Il responsabile di Forza Nuova Francesco Mangiaracina ha dichiarato: “E’ stata una grande vittoria, non volevano farci fare niente in centro e siamo riusciti ad andare in corteo per la prima volta”. Qualche amarezza trapela invece dalle parole di Di Cosimo mentre al megafono scioglie la manifestazione dopo un’ora di confronto: “Come spesso accade c’è del ridicolo, ci hanno messi in una zona dove non c’è nulla, isolati da tutto. Se facciamo un sondaggio e chiediamo qual è il posto più brutto del mondo tutti direbbero che è questo”. Alla fine ognuno per la sua strada. Il prefetto Enrico Ricci sta visionando i filmati per verificare se ci sono gli estremi per fare scattare denunce di apologia di fascismo.
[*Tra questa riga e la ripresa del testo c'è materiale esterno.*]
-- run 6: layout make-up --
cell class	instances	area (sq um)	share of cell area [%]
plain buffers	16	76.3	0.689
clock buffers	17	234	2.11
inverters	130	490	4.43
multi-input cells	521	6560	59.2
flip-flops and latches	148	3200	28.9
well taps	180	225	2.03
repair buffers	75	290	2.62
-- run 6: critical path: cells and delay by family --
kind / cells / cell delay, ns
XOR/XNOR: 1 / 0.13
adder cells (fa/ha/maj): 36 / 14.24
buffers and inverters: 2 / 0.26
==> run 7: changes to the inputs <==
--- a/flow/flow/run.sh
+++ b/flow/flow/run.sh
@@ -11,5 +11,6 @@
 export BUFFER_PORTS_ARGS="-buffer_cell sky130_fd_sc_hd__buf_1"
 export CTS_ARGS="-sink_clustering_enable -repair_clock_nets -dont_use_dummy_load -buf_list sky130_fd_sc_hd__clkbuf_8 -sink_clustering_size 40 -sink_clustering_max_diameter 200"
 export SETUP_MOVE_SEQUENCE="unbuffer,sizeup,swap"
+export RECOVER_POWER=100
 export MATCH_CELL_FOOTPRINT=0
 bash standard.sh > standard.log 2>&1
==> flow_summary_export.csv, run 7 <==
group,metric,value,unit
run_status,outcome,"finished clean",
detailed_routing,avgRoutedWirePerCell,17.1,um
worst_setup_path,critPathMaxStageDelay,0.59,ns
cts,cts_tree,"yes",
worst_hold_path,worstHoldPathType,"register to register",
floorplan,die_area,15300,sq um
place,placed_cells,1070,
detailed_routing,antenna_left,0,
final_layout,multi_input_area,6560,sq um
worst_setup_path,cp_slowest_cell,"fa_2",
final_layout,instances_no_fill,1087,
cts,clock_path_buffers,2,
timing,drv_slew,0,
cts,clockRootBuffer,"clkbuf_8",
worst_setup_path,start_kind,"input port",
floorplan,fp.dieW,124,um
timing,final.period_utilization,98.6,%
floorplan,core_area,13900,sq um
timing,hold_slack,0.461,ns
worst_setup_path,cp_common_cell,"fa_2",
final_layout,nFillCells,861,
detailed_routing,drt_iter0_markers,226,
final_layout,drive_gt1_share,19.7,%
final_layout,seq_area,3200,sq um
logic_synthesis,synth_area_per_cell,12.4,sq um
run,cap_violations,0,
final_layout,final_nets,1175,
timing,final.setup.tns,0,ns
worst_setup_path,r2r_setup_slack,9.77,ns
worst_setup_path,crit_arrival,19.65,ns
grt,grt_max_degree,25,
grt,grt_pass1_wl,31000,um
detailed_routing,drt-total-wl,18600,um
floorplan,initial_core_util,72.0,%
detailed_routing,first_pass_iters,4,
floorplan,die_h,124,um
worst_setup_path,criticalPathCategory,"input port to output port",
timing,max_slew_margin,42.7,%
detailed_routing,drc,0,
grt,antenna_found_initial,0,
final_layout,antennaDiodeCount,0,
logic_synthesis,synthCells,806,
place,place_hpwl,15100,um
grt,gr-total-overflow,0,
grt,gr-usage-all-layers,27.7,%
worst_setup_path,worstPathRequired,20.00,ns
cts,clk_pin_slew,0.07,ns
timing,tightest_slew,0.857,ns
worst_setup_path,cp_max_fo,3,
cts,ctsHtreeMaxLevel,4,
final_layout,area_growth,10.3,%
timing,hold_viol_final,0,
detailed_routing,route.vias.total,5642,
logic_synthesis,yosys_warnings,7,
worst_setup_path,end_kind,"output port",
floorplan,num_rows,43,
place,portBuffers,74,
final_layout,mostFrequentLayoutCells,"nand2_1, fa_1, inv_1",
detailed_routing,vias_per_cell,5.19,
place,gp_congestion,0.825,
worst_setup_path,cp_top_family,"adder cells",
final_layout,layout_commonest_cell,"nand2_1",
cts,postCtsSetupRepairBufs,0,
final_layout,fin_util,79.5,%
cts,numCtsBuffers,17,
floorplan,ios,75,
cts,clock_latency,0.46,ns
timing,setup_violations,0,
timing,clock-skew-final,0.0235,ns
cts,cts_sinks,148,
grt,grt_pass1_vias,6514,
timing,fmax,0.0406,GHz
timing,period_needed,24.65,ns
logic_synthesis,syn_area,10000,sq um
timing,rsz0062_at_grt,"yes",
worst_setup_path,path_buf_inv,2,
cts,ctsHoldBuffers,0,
I sindacati. Manifestazione partecipata anche per i sindacati, con circa 300 persone che partendo dal Consorzio Zia, si sono ritrovate alla Sanac per il comizio finale dei tre segretari di Cgil, Cisl e Uil. Nel corteo anche i lavoratori della Rational e di altre imprese della zona che stanno affrontando una grave crisi economica e occupazionale.

Il corteo di Casa rossa e antifascisti
Il corteo di Casa rossa e antifascisti

Il corteo antifascista. Numerose le presenze anche al corteo antifascista, organizzato in risposta a quello di Forza Nuova, con appuntamento in piazza Mercurio. Quattrocento persone si sono ritrovate per festeggiare il primo maggio e dire no alla presenza dell’estrema destra in città. Per qualche momento si è temuto che ci potesse essere un incontro con i militanti forzanuovisti, che però dopo una marcia di quindici minuti sono stati scortati dalla polizia nella zona industriale.

Nel pomeriggio il  presidio antifascista dell’Anpi in piazza Matteotti ha chiuso una giornata di passione politica come non se ne vedevano da tempo.